The stretch from the line with "after global placement: 674 / 0 / 90.9" through the line with "and+or+nand+nor: 175 / 27.19" in the records below: write it out exactly, and nothing else.

=== Task data ===

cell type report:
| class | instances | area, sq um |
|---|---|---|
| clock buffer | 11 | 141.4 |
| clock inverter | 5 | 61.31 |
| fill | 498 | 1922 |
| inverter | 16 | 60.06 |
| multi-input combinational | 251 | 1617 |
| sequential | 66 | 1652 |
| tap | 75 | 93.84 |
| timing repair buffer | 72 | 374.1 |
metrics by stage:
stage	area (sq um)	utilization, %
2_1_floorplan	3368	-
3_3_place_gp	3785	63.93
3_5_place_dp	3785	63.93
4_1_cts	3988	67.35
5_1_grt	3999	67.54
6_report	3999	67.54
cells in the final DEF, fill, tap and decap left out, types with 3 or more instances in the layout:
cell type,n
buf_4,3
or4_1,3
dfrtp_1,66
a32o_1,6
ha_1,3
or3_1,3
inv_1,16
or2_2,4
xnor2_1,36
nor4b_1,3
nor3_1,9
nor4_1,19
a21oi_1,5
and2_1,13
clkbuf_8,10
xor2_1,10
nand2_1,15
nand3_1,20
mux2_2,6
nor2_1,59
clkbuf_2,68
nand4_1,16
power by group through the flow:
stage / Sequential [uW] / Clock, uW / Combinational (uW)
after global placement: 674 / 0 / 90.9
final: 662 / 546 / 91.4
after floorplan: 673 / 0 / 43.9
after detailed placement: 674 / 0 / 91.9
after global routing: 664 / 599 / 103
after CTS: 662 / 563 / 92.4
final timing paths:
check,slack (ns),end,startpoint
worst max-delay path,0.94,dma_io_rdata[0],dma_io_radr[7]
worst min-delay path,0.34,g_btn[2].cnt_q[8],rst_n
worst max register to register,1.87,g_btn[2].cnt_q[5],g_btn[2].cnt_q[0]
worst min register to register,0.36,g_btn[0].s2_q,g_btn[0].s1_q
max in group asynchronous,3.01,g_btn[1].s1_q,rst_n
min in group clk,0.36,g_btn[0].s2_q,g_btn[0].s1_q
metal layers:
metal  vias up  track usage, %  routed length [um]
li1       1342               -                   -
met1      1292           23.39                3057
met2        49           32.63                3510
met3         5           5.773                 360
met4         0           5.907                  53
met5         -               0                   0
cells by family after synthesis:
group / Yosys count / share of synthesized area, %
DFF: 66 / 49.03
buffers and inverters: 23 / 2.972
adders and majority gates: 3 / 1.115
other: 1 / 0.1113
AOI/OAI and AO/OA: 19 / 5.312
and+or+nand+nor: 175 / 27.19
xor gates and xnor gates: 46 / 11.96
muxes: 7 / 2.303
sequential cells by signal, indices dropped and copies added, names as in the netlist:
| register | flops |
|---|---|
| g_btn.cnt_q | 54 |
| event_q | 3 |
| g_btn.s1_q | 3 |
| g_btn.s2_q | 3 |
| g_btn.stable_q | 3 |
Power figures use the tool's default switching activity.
### src/rtl/alu_issue_ctrl.sv
// Purpose : single-issue sequencer feeding the ALU operand-mux stage (RD_A -> RD_B -> ISSUE -> WAIT -> WB).
// Latency : accept edge to alu_en = 3 cycles; alu_done sample to rf_we = 1 cycle; minimum 6 cycles per instruction.
// Backpr. : instr_ready high only in IDLE; a hung ALU is aborted after TIMEOUT WAIT cycles with an err pulse.
//
// Ports:
//   clk, rst                          clock and synchronous active-high reset
//   instr_valid/instr_ready/instr     instruction handshake ([15:12] op, [11:10] rd, [9:8] rs, [7:0] offset)
//   rf_raddr/rf_rdata                 register-file read port (data one cycle after address)
//   rf_we/rf_waddr/rf_wdata           register-file write-back
//   alu_en/alu_in_sel/alu_op          operand-mux enable, operand-B select, latched opcode
//   rd_q/rs_q/offset                  operand A, operand B, latched immediate
//   alu_done/alu_result               ALU completion pulse and result
//   busy/err                          not-idle status and timeout-abort pulse
module alu_issue_ctrl #(
  parameter int DWIDTH  = 16,
  parameter int TIMEOUT = 15
) (
  input  logic              clk,
  input  logic              rst,
  input  logic              instr_valid,
  output logic              instr_ready,
  input  logic [15:0]       instr,
  output logic [1:0]        rf_raddr,
  input  logic [DWIDTH-1:0] rf_rdata,
  output logic              rf_we,
  output logic [1:0]        rf_waddr,
  output logic [DWIDTH-1:0] rf_wdata,
  output logic              alu_en,
  output logic              alu_in_sel,
  output logic [3:0]        alu_op,
  output logic [DWIDTH-1:0] rd_q,
  output logic [DWIDTH-1:0] rs_q,
  output logic [7:0]        offset,
  input  logic              alu_done,
  input  logic [DWIDTH-1:0] alu_result,
  output logic              busy,
  output logic              err
);

  typedef enum logic [2:0] {
    S_IDLE  = 3'd0,
    S_RD_A  = 3'd1,
    S_RD_B  = 3'd2,
    S_ISSUE = 3'd3,
    S_WAIT  = 3'd4,
    S_WB    = 3'd5
  } state_t;

  // Last WAIT-cycle count value before the abort fires.
  localparam logic [7:0] LP_CNT_LAST = 8'(TIMEOUT - 1);

  state_t      r_state;
  logic [1:0]  r_rd;
  logic [1:0]  r_rs;
  logic [7:0]  r_cnt;

  assign instr_ready = (r_state == S_IDLE);
  assign busy        = (r_state != S_IDLE);

  always_ff @(posedge clk) begin
    if (rst) begin
      r_state    <= S_IDLE;
      r_rd       <= 2'd0;
      r_rs       <= 2'd0;
      r_cnt      <= 8'd0;
      rf_raddr   <= 2'd0;
      rf_we      <= 1'b0;
      rf_waddr   <= 2'd0;
      rf_wdata   <= '0;
      alu_en     <= 1'b0;
      alu_in_sel <= 1'b0;
      alu_op     <= 4'h0;
      rd_q       <= '0;
      rs_q       <= '0;
      offset     <= 8'h00;
      err        <= 1'b0;
    end else begin
      // Single-cycle strobes default low; only the transitions below raise them.
      alu_en <= 1'b0;
      rf_we  <= 1'b0;
      err    <= 1'b0;
      unique case (r_state)
        S_IDLE: begin
          if (instr_valid) begin
            alu_op     <= instr[15:12];
            r_rd       <= instr[11:10];
            r_rs       <= instr[9:8];
            offset     <= instr[7:0];
            alu_in_sel <= instr[15];
            // NOP is consumed in place; rf_raddr is set up so rd is on the
            // read port during RD_A.
            if (instr[15:12] != 4'h0) begin
              rf_raddr <= instr[11:10];
              r_state  <= S_RD_A;
            end
          end
        end
        S_RD_A: begin
          // rs goes on the port during RD_B even for immediate ops; its data
          // returns in ISSUE and is simply not captured then.
          rf_raddr <= r_rs;
          r_state  <= S_RD_B;
        end
        S_RD_B: begin
          rd_q    <= rf_rdata;
          alu_en  <= 1'b1;
          r_state <= S_ISSUE;
        end
        S_ISSUE: begin
          if (!alu_in_sel) begin
            rs_q <= rf_rdata;
          end
          r_cnt   <= 8'd0;
          r_state <= S_WAIT;
        end
        S_WAIT: begin
          r_cnt <= r_cnt + 8'd1;
          // done has priority over the abort on the final WAIT cycle.
          if (alu_done) begin
            rf_wdata <= alu_result;
            rf_waddr <= r_rd;
            rf_we    <= 1'b1;
            r_state  <= S_WB;
          end else if (r_cnt == LP_CNT_LAST) begin
            err     <= 1'b1;
            r_state <= S_IDLE;
          end
        end
        S_WB: begin
          r_state <= S_IDLE;
        end
        default: begin
          r_state <= S_IDLE;
        end
      endcase
    end
  end

endmodule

===

- Task response
after global placement: 674 / 0 / 90.9
final: 662 / 546 / 91.4
after floorplan: 673 / 0 / 43.9
after detailed placement: 674 / 0 / 91.9
after global routing: 664 / 599 / 103
after CTS: 662 / 563 / 92.4
final timing paths:
check,slack (ns),end,startpoint
worst max-delay path,0.94,dma_io_rdata[0],dma_io_radr[7]
worst min-delay path,0.34,g_btn[2].cnt_q[8],rst_n
worst max register to register,1.87,g_btn[2].cnt_q[5],g_btn[2].cnt_q[0]
worst min register to register,0.36,g_btn[0].s2_q,g_btn[0].s1_q
max in group asynchronous,3.01,g_btn[1].s1_q,rst_n
min in group clk,0.36,g_btn[0].s2_q,g_btn[0].s1_q
metal layers:
metal  vias up  track usage, %  routed length [um]
li1       1342               -                   -
met1      1292           23.39                3057
met2        49           32.63                3510
met3         5           5.773                 360
met4         0           5.907                  53
met5         -               0                   0
cells by family after synthesis:
group / Yosys count / share of synthesized area, %
DFF: 66 / 49.03
buffers and inverters: 23 / 2.972
adders and majority gates: 3 / 1.115
other: 1 / 0.1113
AOI/OAI and AO/OA: 19 / 5.312
and+or+nand+nor: 175 / 27.19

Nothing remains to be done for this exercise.